Yes, I have always been surrounded by large families. By no means did I feel any pressure or expectation to have a certain amount of children. It’s always been my own personal choice, and my body’s ability. Well, my husband does have some say in the matter!
I loved growing up with a plethora of siblings. As an adult, I enjoy the ways we can relate to one another. I would love for my children to experience that same joy and familiarity with their siblings. So, having many children was an important value to me when I first got married. Fortunately for me, I have been blessed with nine beautiful children.
Now the question is: How many is many??
And the answer is: I’m not exactly positively absolutely and without a doubt certain!
I am very fulfilled as a mother, and I even have bonus children I get to enjoy as much as I do my own. I don’t necessarily feel a need to have another baby, but then again, I don’t feel like there won’t be another baby either.

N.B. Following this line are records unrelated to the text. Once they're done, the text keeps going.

## src/pio_pkg.sv

```systemverilog
package pio_pkg;

	// ----------------------------------------
	// register map, byte addresses
	// ----------------------------------------
	localparam logic [7:0] PIO_ADDR_CFG  = 8'h00;
	localparam logic [7:0] PIO_ADDR_CTRL = 8'h04;
	localparam logic [7:0] PIO_ADDR_STAT = 8'h08;
	localparam logic [7:0] PIO_ADDR_CAPS = 8'h0c;

	// ----------------------------------------
	// field positions
	// ----------------------------------------
	localparam int PIO_CFG_PAT_LSB   = 0;
	localparam int PIO_CFG_PAT_MSB   = 2;
	localparam int PIO_CFG_SRV_DIS   = 3;
	localparam int PIO_CFG_HLD_DIS   = 4;
	localparam int PIO_CTRL_APPLY    = 0;
	localparam int PIO_CTRL_CLR      = 1;
	localparam int PIO_STAT_SERVO    = 3;
	localparam int PIO_STAT_PERMIT   = 4;
	localparam int PIO_STAT_TEACH    = 5;
	localparam int PIO_STAT_REFUSED  = 6;
	localparam int PIO_STAT_BUSY     = 7;
	localparam int PIO_CAPS_PTS_MSB  = 9;
	localparam int PIO_CAPS_ZONE_LSB = 12;
	localparam int PIO_CAPS_ZONE_MSB = 13;
	localparam int PIO_CAPS_TEACH    = 16;
	localparam int PIO_CAPS_DIRECT   = 17;
	localparam int PIO_CAPS_CYL      = 18;

	// ----------------------------------------
	// pattern codes and reset values
	// ----------------------------------------
	localparam logic [2:0] PIO_PAT_STD   = 3'h0;
	localparam logic [2:0] PIO_PAT_TEACH = 3'h1;
	localparam logic [2:0] PIO_PAT_256   = 3'h2;
	localparam logic [2:0] PIO_PAT_512   = 3'h3;
	localparam logic [2:0] PIO_PAT_DIR7  = 3'h4;
	localparam logic [2:0] PIO_PAT_CYL3  = 3'h5;
	localparam logic [2:0] PIO_PAT_RESET = PIO_PAT_STD;
	localparam logic       PIO_SRV_DIS_RESET = 1'b0;
	localparam logic       PIO_HLD_DIS_RESET = 1'b0;

	// ----------------------------------------
	// point counts and output masks
	// ----------------------------------------
	localparam logic [9:0] PIO_PTS_64  = 10'h040;
	localparam logic [9:0] PIO_PTS_256 = 10'h100;
	localparam logic [9:0] PIO_PTS_512 = 10'h200;
	localparam logic [9:0] PIO_PTS_7   = 10'h007;
	localparam logic [9:0] PIO_PTS_3   = 10'h003;
	localparam logic [6:0] PIO_MASK_7  = 7'h7f;
	localparam logic [6:0] PIO_MASK_3  = 7'h07;
	localparam logic [1:0] PIO_ZONES_2 = 2'h2;
	localparam logic [1:0] PIO_ZONES_1 = 2'h1;
	localparam logic [1:0] PIO_ZONES_0 = 2'h0;

	localparam logic [1:0] PIO_RESP_OKAY   = 2'h0;
	localparam logic [1:0] PIO_RESP_SLVERR = 2'h2;

	typedef enum logic {PIO_BOOT, PIO_RUN} pio_state_t;

	// point index check, shared by moves and teaching stores
	function automatic logic pio_in_range(input logic [8:0] idx, input logic [9:0] cnt);
		return {1'b0, idx} < cnt;
	endfunction

endpackage

```

## src/pio_pattern_decode.sv

```systemverilog
`timescale 1ns/100ps
`default_nettype none

module pio_pattern_decode
	import pio_pkg::*;
(
	// selected pattern
	input  wire logic [2:0] pat,
	// capabilities
	output logic      [9:0] pts,
	output logic      [1:0] zones,
	output logic            teach,
	output logic            direct,
	output logic            cyl,
	output logic      [6:0] dmask
);

	always_comb begin
		pts    = PIO_PTS_64;
		zones  = PIO_ZONES_0;
		teach  = 1'b0;
		direct = 1'b0;
		cyl    = 1'b0;
		dmask  = 7'h00;
		case (pat)
			PIO_PAT_STD: begin
				zones = PIO_ZONES_2; // see RULE_02
			end
			PIO_PAT_TEACH: begin
				zones = PIO_ZONES_1; // see RULE_04
				teach = 1'b1;
			end
			PIO_PAT_256: begin
				pts   = PIO_PTS_256; // see RULE_07
				zones = PIO_ZONES_1;
			end
			PIO_PAT_512: begin
				pts = PIO_PTS_512; // see RULE_08
			end
			PIO_PAT_DIR7: begin
				pts    = PIO_PTS_7; // see RULE_09
				direct = 1'b1;
				dmask  = PIO_MASK_7;
			end
			PIO_PAT_CYL3: begin
				pts    = PIO_PTS_3; // see RULE_10
				direct = 1'b1;
				cyl    = 1'b1;
				dmask  = PIO_MASK_3;
			end
			default: begin
				pts = 10'h000;
			end
		endcase
	end

endmodule
`default_nettype wire

```

## src/pio_config.sv

```systemverilog
// What this block does
// RULE_01 - pattern 0..5 selected, default standard 0
// RULE_02 - standard: 64 points, two zone outputs
// RULE_03 - zone one parameter bounded, two table bounded
// RULE_04 - teaching: 64 points, one table zone
// RULE_05 - teaching mode jogs, stores position to entry
// RULE_06 - teaching pattern jogs in positioning too
// RULE_07 - pattern 2: 256 points, one table zone
// RULE_08 - pattern 3: 512 points, no zone
// RULE_09 - pattern 4: seven direct inputs and completes
// RULE_10 - pattern 5: three points, completes act as switches
// RULE_11 - servo-on disable parameter, default enabled
// RULE_12 - enabled servo-on input drives servo level
// RULE_13 - pause input active low, fail safe
// RULE_14 - plc holds pause asserted unless pausing
// RULE_15 - pause disable parameter, default enabled
// RULE_16 - disabled input ignored, treated as non-blocking
// RULE_17 - pattern latched, never changed during motion
//
// Added by the designer: the AXI4-Lite slave port and the register offsets.
`timescale 1ns/100ps
`default_nettype none

module pio_config
	import pio_pkg::*;
(
	// clock and reset
	input  wire logic        clk,
	input  wire logic        arst_n,
	// axi4-lite slave
	input  wire logic [7:0]  s_axi_awaddr,
	input  wire logic        s_axi_awvalid,
	output logic             s_axi_awready,
	input  wire logic [31:0] s_axi_wdata,
	input  wire logic [3:0]  s_axi_wstrb,
	input  wire logic        s_axi_wvalid,
	output logic             s_axi_wready,
	output logic      [1:0]  s_axi_bresp,
	output logic             s_axi_bvalid,
	input  wire logic        s_axi_bready,
	input  wire logic [7:0]  s_axi_araddr,
	input  wire logic        s_axi_arvalid,
	output logic             s_axi_arready,
	output logic      [31:0] s_axi_rdata,
	output logic      [1:0]  s_axi_rresp,
	output logic             s_axi_rvalid,
	input  wire logic        s_axi_rready,
	// plc parallel inputs
	input  wire logic        servo_on_request,
	input  wire logic        pause_hold_n,
	input  wire logic        teach_mode_sel,
	input  wire logic        jog_fwd_req,
	input  wire logic        jog_rev_req,
	input  wire logic        store_req,
	input  wire logic        start_req,
	input  wire logic [8:0]  point_sel,
	input  wire logic [6:0]  direct_cmd,
	// motion core status
	input  wire logic        motion_busy,
	input  wire logic        move_done,
	input  wire logic [15:0] cur_position,
	input  wire logic [1:0]  zone_hit,
	input  wire logic [2:0]  at_point,
	// motion core commands
	output logic             servo_enable,
	output logic             motion_permit,
	output logic             move_start,
	output logic      [8:0]  move_point,
	output logic             jog_fwd,
	output logic             jog_rev,
	output logic             table_we,
	output logic      [8:0]  table_addr,
	output logic      [15:0] table_wdata,
	// plc parallel outputs
	output logic      [1:0]  zone_out,
	output logic      [6:0]  pos_complete,
	output logic             teach_active
);

	// ----------------------------------------
	// state
	// ----------------------------------------
	typedef struct packed {
		pio_state_t  st;
		logic        aw_have;
		logic [7:0]  awaddr;
		logic        w_have;
		logic [31:0] wdata;
		logic [3:0]  wstrb;
		logic        awready;
		logic        wready;
		logic        bvalid;
		logic [1:0]  bresp;
		logic        arready;
		logic        rvalid;
		logic [1:0]  rresp;
		logic [31:0] rdata;
		logic [2:0]  cfg_pat;
		logic        srv_dis;
		logic        hld_dis;
		logic [2:0]  pat;
		logic        refused;
		logic        start_prev;
		logic        store_prev;
		logic [6:0]  dir_prev;
		logic        done_seen;
		logic [8:0]  last_point;
		logic        servo_enable;
		logic        motion_permit;
		logic        move_start;
		logic [8:0]  move_point;
		logic        jog_fwd;
		logic        jog_rev;
		logic        table_we;
		logic [8:0]  table_addr;
		logic [15:0] table_wdata;
		logic [1:0]  zone_out;
		logic [6:0]  pos_complete;
		logic        teach_active;
	} pio_regs_t;

	pio_regs_t s_q;
	pio_regs_t s_d;

	logic [9:0] cap_pts;
	logic [1:0] cap_zones;
	logic       cap_teach;
	logic       cap_direct;
	logic       cap_cyl;
	logic [6:0] cap_dmask;

	// ----------------------------------------
	// active pattern capabilities
	// ----------------------------------------
	pio_pattern_decode pio_pattern_decode_inst (
		.pat    (s_q.pat),
		.pts    (cap_pts),
		.zones  (cap_zones),
		.teach  (cap_teach),
		.direct (cap_direct),
		.cyl    (cap_cyl),
		.dmask  (cap_dmask)
	);

	function automatic logic [8:0] first_bit(input logic [6:0] v);
		logic [8:0] r;
		r = 9'h000;
		for (int i = 6; i >= 0; i--) begin
			if (v[i]) begin
				r = 9'(i);
			end
		end
		return r;
	endfunction

	// ----------------------------------------
	// next state
	// ----------------------------------------
	logic       srv_ok;
	logic       stop_ok;
	logic       go_ok;
	logic       teach;
	logic [6:0] dir_v;
	logic [6:0] dir_rise;

	always_comb begin
		s_d = s_q;
		// disabled inputs read as non-blocking
		srv_ok   = s_q.srv_dis | servo_on_request; // see RULE_11, see RULE_16
		stop_ok  = s_q.hld_dis | pause_hold_n; // see RULE_15, see RULE_16
		go_ok    = srv_ok && stop_ok && !motion_busy; // see RULE_13
		teach    = cap_teach && teach_mode_sel;
		dir_v    = direct_cmd & cap_dmask;
		dir_rise = dir_v & ~s_q.dir_prev;
		s_d.move_start = 1'b0;
		s_d.table_we   = 1'b0;

		// write channel: address and data taken in either order
		if (s_axi_awvalid && s_q.awready) begin
			s_d.aw_have = 1'b1;
			s_d.awaddr  = s_axi_awaddr;
		end
		if (s_axi_wvalid && s_q.wready) begin
			s_d.w_have = 1'b1;
			s_d.wdata  = s_axi_wdata;
			s_d.wstrb  = s_axi_wstrb;
		end
		if (s_q.bvalid && s_axi_bready) begin
			s_d.bvalid = 1'b0;
		end
		if (s_q.aw_have && s_q.w_have && !s_q.bvalid) begin
			s_d.aw_have = 1'b0;
			s_d.w_have  = 1'b0;
			s_d.bvalid  = 1'b1;
			s_d.bresp   = PIO_RESP_OKAY;
			case (s_q.awaddr)
				PIO_ADDR_CFG: begin
					if (s_q.wstrb[0]) begin
						s_d.cfg_pat = s_q.wdata[PIO_CFG_PAT_MSB:PIO_CFG_PAT_LSB];
						s_d.srv_dis = s_q.wdata[PIO_CFG_SRV_DIS];
						s_d.hld_dis = s_q.wdata[PIO_CFG_HLD_DIS];
					end
				end
				PIO_ADDR_CTRL: begin
					if (s_q.wstrb[0]) begin
						// clear first so a refusal in the same write wins
						if (s_q.wdata[PIO_CTRL_CLR]) begin
							s_d.refused = 1'b0;
						end
						if (s_q.wdata[PIO_CTRL_APPLY]) begin
							// remap only while idle, never mid move
							if (motion_busy || s_q.cfg_pat > PIO_PAT_CYL3) begin
								s_d.refused = 1'b1; // see RULE_17, see RULE_01
							end else begin
								s_d.pat = s_q.cfg_pat; // see RULE_17
							end
						end
					end
				end
				PIO_ADDR_STAT, PIO_ADDR_CAPS: begin
				end
				default: begin
					s_d.bresp = PIO_RESP_SLVERR;
				end
			endcase
		end
		s_d.awready = !s_d.aw_have && !s_d.bvalid;
		s_d.wready  = !s_d.w_have && !s_d.bvalid;

		// read channel, answered on the cycle after the address
		if (s_q.rvalid && s_axi_rready) begin
			s_d.rvalid = 1'b0;
		end
		if (s_axi_arvalid && s_q.arready) begin
			s_d.rvalid = 1'b1;
			s_d.rresp  = PIO_RESP_OKAY;
			s_d.rdata  = 32'h0000_0000;
			case (s_axi_araddr)
				PIO_ADDR_CFG: begin
					s_d.rdata[PIO_CFG_PAT_MSB:PIO_CFG_PAT_LSB] = s_q.cfg_pat;
					s_d.rdata[PIO_CFG_SRV_DIS] = s_q.srv_dis;
					s_d.rdata[PIO_CFG_HLD_DIS] = s_q.hld_dis;
				end
				PIO_ADDR_CTRL: begin
				end
				PIO_ADDR_STAT: begin
					s_d.rdata[PIO_CFG_PAT_MSB:PIO_CFG_PAT_LSB] = s_q.pat;
					s_d.rdata[PIO_STAT_SERVO]   = s_q.servo_enable;
					s_d.rdata[PIO_STAT_PERMIT]  = s_q.motion_permit;
					s_d.rdata[PIO_STAT_TEACH]   = s_q.teach_active;
					s_d.rdata[PIO_STAT_REFUSED] = s_q.refused;
					s_d.rdata[PIO_STAT_BUSY]    = motion_busy;
				end
				PIO_ADDR_CAPS: begin
					s_d.rdata[PIO_CAPS_PTS_MSB:0] = cap_pts;
					s_d.rdata[PIO_CAPS_ZONE_MSB:PIO_CAPS_ZONE_LSB] = cap_zones;
					s_d.rdata[PIO_CAPS_TEACH]  = cap_teach;
					s_d.rdata[PIO_CAPS_DIRECT] = cap_direct;
					s_d.rdata[PIO_CAPS_CYL]    = cap_cyl;
				end
				default: begin
					s_d.rresp = PIO_RESP_SLVERR;
				end
			endcase
		end
		s_d.arready = !s_d.rvalid;

		// parallel io
		case (s_q.st)
			PIO_BOOT: begin
				// one quiet cycle while the reset pattern settles
				s_d.st = PIO_RUN;
			end
			PIO_RUN: begin
				s_d.servo_enable  = srv_ok; // see RULE_12
				s_d.motion_permit = stop_ok; // see RULE_13, see RULE_14
				s_d.teach_active  = teach;
				s_d.start_prev    = start_req;
				s_d.store_prev    = store_req;
				s_d.dir_prev      = dir_v;
				// jog in either mode of the teaching pattern
				s_d.jog_fwd = cap_teach && srv_ok && stop_ok
					&& jog_fwd_req && !jog_rev_req; // see RULE_05, see RULE_06
				s_d.jog_rev = cap_teach && srv_ok && stop_ok
					&& jog_rev_req && !jog_fwd_req; // see RULE_06
				if (cap_direct) begin
					// lowest newly pressed point wins
					if (go_ok && |dir_rise) begin
						s_d.move_start = 1'b1; // see RULE_09
						s_d.move_point = first_bit(dir_rise);
					end
				end else if (go_ok && !teach && start_req && !s_q.start_prev
						&& pio_in_range(point_sel, cap_pts)) begin
					s_d.move_start = 1'b1; // see RULE_02, see RULE_07, see RULE_08
					s_d.move_point = point_sel;
				end
				// out-of-range store silently dropped
				if (teach && store_req && !s_q.store_prev
						&& pio_in_range(point_sel, cap_pts)) begin
					s_d.table_we    = 1'b1; // see RULE_05
					s_d.table_addr  = point_sel;
					s_d.table_wdata = cur_position;
				end
				if (s_d.move_start) begin
					s_d.done_seen  = 1'b0;
					s_d.last_point = s_d.move_point;
				end
				if (move_done) begin
					s_d.done_seen = 1'b1;
				end
				if (cap_cyl) begin
					// level follows position, like a cylinder switch
					s_d.pos_complete = {4'h0, at_point}; // see RULE_10
				end else if (cap_direct) begin
					s_d.pos_complete = s_q.done_seen
						? 7'(7'h01 << s_q.last_point[2:0]) : 7'h00; // see RULE_09
				end else begin
					s_d.pos_complete = {6'h00, s_q.done_seen};
				end
				case (cap_zones)
					PIO_ZONES_2: s_d.zone_out = zone_hit; // see RULE_03
					PIO_ZONES_1: s_d.zone_out = {1'b0, zone_hit[1]}; // see RULE_04
					default:     s_d.zone_out = 2'h0; // see RULE_08
				endcase
			end
			default: begin
				s_d.st = PIO_BOOT;
			end
		endcase
	end

	always_ff @(posedge clk or negedge arst_n) begin
		if (!arst_n) begin
			s_q         <= '0;
			s_q.st      <= PIO_BOOT;
			s_q.cfg_pat <= PIO_PAT_RESET; // see RULE_01
			s_q.pat     <= PIO_PAT_RESET;
			s_q.srv_dis <= PIO_SRV_DIS_RESET; // see RULE_11
			s_q.hld_dis <= PIO_HLD_DIS_RESET; // see RULE_15
		end else begin
			s_q <= s_d;
		end
	end

	// ----------------------------------------
	// outputs
	// ----------------------------------------
	assign s_axi_awready = s_q.awready;
	assign s_axi_wready  = s_q.wready;
	assign s_axi_bresp   = s_q.bresp;
	assign s_axi_bvalid  = s_q.bvalid;
	assign s_axi_arready = s_q.arready;
	assign s_axi_rdata   = s_q.rdata;
	assign s_axi_rresp   = s_q.rresp;
	assign s_axi_rvalid  = s_q.rvalid;
	assign servo_enable  = s_q.servo_enable;
	assign motion_permit = s_q.motion_permit;
	assign move_start    = s_q.move_start;
	assign move_point    = s_q.move_point;
	assign jog_fwd       = s_q.jog_fwd;
	assign jog_rev       = s_q.jog_rev;
	assign table_we      = s_q.table_we;
	assign table_addr    = s_q.table_addr;
	assign table_wdata   = s_q.table_wdata;
	assign zone_out      = s_q.zone_out;
	assign pos_complete  = s_q.pos_complete;
	assign teach_active  = s_q.teach_active;
endmodule
`default_nettype wire

```

## config.mk

```make
export PLATFORM = sky130hd
export DESIGN_NAME = pio_config
export DESIGN_NICKNAME = d
export VERILOG_FILES = /design/src/pio_pkg.sv /design/src/pio_pattern_decode.sv /design/src/pio_config.sv
export SDC_FILE = /design/constraint.sdc
export NUM_CORES = 1
export LEC_CHECK = 0
export BUFFER_PORTS_ARGS = -buffer_cell sky130_fd_sc_hd__buf_4
export CORE_MARGIN = 5
export CORE_UTILIZATION = 46
export CTS_CLUSTER_SIZE = 25
export DETAILED_ROUTE_END_ITERATION = 8
export GPL_TIMING_DRIVEN = 0
export PLACE_DENSITY = 0.8
export SLEW_MARGIN = 20
export SYNTH_ARGS = -nofsm -noshare
export SYNTH_HDL_FRONTEND = slang
export SYNTH_HIERARCHICAL = 1
export SYNTH_SLANG_ARGS = --single-unit
```

## constraint.sdc

```tcl
create_clock -name clk -period 5.2 [get_ports clk]
set_input_delay 0.78 -clock clk [delete_from_list [all_inputs] [get_ports clk]]
set_output_delay 0.78 -clock clk [all_outputs]
set_load 0.005 [all_outputs]
```

==> results.txt <==
non-filler cells, final: 877
power per cell area: 286 mW/mm²
Hold Vio Cnt, Final: 0
# Post-CTS Setup Buffers: 0
DRT Pass-1 Iters: 4
worst r2r src: s_q[72]
top_reg_cell synth: dfrtp_1
final instance area: 0.00745 mm²
max-cap violations: 0
Async S/R FF share, synth: 100%
Via density: 4.98
root buffer cell: clkbuf_16
Hold Crit Class: register to register
RSZ-0062 raised after global routing: false
Lkg Pwr: 0.00377 µW
cts repair resizes: 0
total number of vias: 4364
Syn. warnings: 6
FILL cells: 1009
Syn Std Cell Area: 0.00574 mm²
Core ar.: 0.0121 mm²
Max clock buf depth: 2
Worst Tran Pin Value: 0.868 ns
dpl cell area: 0.00712 mm²
DR iter-0 viols: 319
worst path required time: 5.44 ns
RD Place Congestion: 0.869
Clock Sinks: 111
Buffers on Ports: 144
vias in the first global route: 4330
post-layout min period: 3.03 ns
R2R depth: 10
clk_skew: 0.00863 ns
initial antenna violation count: 0
Setup CP Type: register to register
pin count of the biggest net entering global routing: 112
Synth area leaders: dfrtp_1, buf_4, mux2_2, o21ai_0, nand2_1
Worst setup SP type: register
most common cell in the netlist: dfrtp_1
Hold Path Origin: s_axi_rdata[8]
clock insertion delay at the later pin of the skew report: 0.35 ns
CP Launch Point: s_q[72]
peak supply drop: 0.254 mV
DRC: 0
CP Capture Point: table_addr[8]
syn_area_per_cell: 10.9 µm²
post-synth top area share: 48.4%
outcome: finished, final reports clean
final setup TNS: 0 ns
Fin Hold WS: 0.488 ns
Antenna Violating Nets Remaining: 0
Synth Instances: 528
number of distinct library cells after synthesis: 58
CTS tree: yes
area leader, netlist: dfrtp_1
num rows: 40
Starting Density: 47.4%
placed cell count: 861
H-tree Lvls: 3
CP endpoint kind: register
DP Wirelength: 10500 µm
final wirelength: 13400 µm
final setup violating endpoints: 0
GRT Overall Usage: 18.4%
Die W: 122 µm
top cells by count, synth: dfrtp_1, buf_4, mux2_2
clock slew at reported path FFs: 0.08 ns
Max FO, Critical Path: 10
Die Y-Extent: 122 µm
fmax: 0.330 GHz
first-pass GRT wire length: 21700 µm
FF+latch count, synth: 111
Area Overhead vs Synth: 29.6%
share of layout cells above drive strength 1: 44.9%
total CTS buffers: 9
Post-synth EDFFs: 0
Avg WL per Cell: 15.3 µm
max-slew violation count: 0
die area: 0.0148 mm²
sequential area share after synthesis: 48.4%
R2R Setup Slk: 2.17 ns
data arrival time of the critical path: 3.27 ns
Multi-input gate area: 0.00219 mm²
worst rel slew slack: 42.1%
ANT cells: 0
register area: 0.00278 mm²
gr ovfl total: 0
Hold-fix buffers, CTS: 0
NumNets Final: 819
# IOs: 196
Final Cycle Share: 58.3%
end of the worst register-to-register path: table_addr[8]
-- power by group --
group	internal (µW)	switching, µW
logic	195	143
registers	965	70.3
clock network	429	332
total	1590	545
-- logic make-up (layout without fill, tap and decap cells) --
kind of cell	after synthesis	after routing	synth area share [%]
buffers and inverters	137	297	14.9
adders and majority gates	10	10	2.18
xor gates and xnor gates	1	1	0.153
AOI/OAI and AO/OA	92	92	11.4
muxes	61	61	11.9
other	3	24	0.196
and+or+nand+nor	113	113	10.8
DFF	111	111	48.4
-- registers in the layout, indices dropped and copies added, names as in the netlist, 2 cells and up, named ones only --
name / cells
zone_out: 2
move_point: 3
s_q: 39
table_addr: 9
s_axi_rdata: 15
table_wdata: 16
pos_complete: 7
-- worst max-delay path, stage by stage, from the launching register on --
cell and delay, ns:
dfrtp_1 0.48, nor2b_2 0.50, and2b_1 0.20, inv_1 0.06
ha_1 0.17, a21o_1 0.17, nand3_1 0.09, a21oi_2 0.12
nor3_4 0.42, buf_2 0.33, mux2_2 0.37
-- stage by stage --
stage | util (%) | worst slack, ns | total power, µW
final | 61.5 | 2.17 | 2130
after global routing | 61.5 | 1.90 | 2240
after global placement | 58.7 | 2.17 | 1370
after floorplan | - | 2.61 | 1230
after CTS | 61.5 | 2.12 | 2150
after detailed placement | 58.8 | 2.14 | 1390
-- final cells by class --
| cell class | count | area share, % |
|---|---|---|
| Clock buffer | 9 | 3.02 |
| Clock inverter | 7 | 1.36 |
| Buffer | 102 | 9.71 |
| Multi-Input combinational cell | 301 | 29.4 |
| Timing Repair Buffer | 144 | 14.6 |
| Inverter | 35 | 1.80 |
| Tap cell | 168 | 2.82 |
| Sequential cell | 111 | 37.3 |
-- worst min-delay path by stage --
stage                     end  slack (ns)  cells past startpoint
4_1_cts        s_axi_rdata[8]        0.49                      2
6_report       s_axi_rdata[8]        0.49                      2
5_1_grt          s_axi_wready        0.51                      1
2_1_floorplan    s_axi_wready        0.43                      1
3_3_place_gp     s_axi_wready        0.45                      1
3_5_place_dp   s_axi_rdata[8]        0.47                      2
-- routing by layer --
layer  track usage (%)  share of wire, %  wire length, µm  vias up
met4              6.51               2.1              275        0
met1              23.9                42             5680     2143
met2              30.7                50             6720      124
li1                  -                 -                -     2073
met3              3.67               5.3              706       24
met5                 0                 0                0        -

Here is the inner narrative that rattles through my brain:
“My last five kids have been girls and I really thought I would have another boy. My baby boy is 16, and I haven’t had a boy with Joe, and I’ve always been curious about what ‘he’ would be like if we did have a boy, not that Joe minds, he’s said he’s very fulfilled with all our little princesses, but what if I’m meant to have another, and what if it’s another girl or what if I regret it later if I don’t, when my body isn’t able to do it anymore? I already had to take a break because of the radiation treatment after thyroid cancer. I’m 43 and not getting younger and it won’t get any easier and my baby is almost four years old, and I’ve never had any children that far apart. Joe is very supportive if it is something I really want to do, but do I? Am I too old already? How will my body handle a pregnancy at my age? There are a lot more risks, but then again, no because Vicki is expecting and progressing just fine. I don’t want to live in fear and indecision….but because I’m undecided, I’ve made the decision!”
And on and on….
When Vicki announced that she was ready to have another baby I felt a lot of respect for her. It is a big commitment and she has come through some difficult times like dealing with severe postpartum depression and miscarriages all in the name of motherhood. I knew it was a well thought out decision that is without a doubt what she feels she is meant to do. So until and unless I have that same conviction for myself, I will remain as I am: Completely content with what I have, open to the possibility that there still could be something more.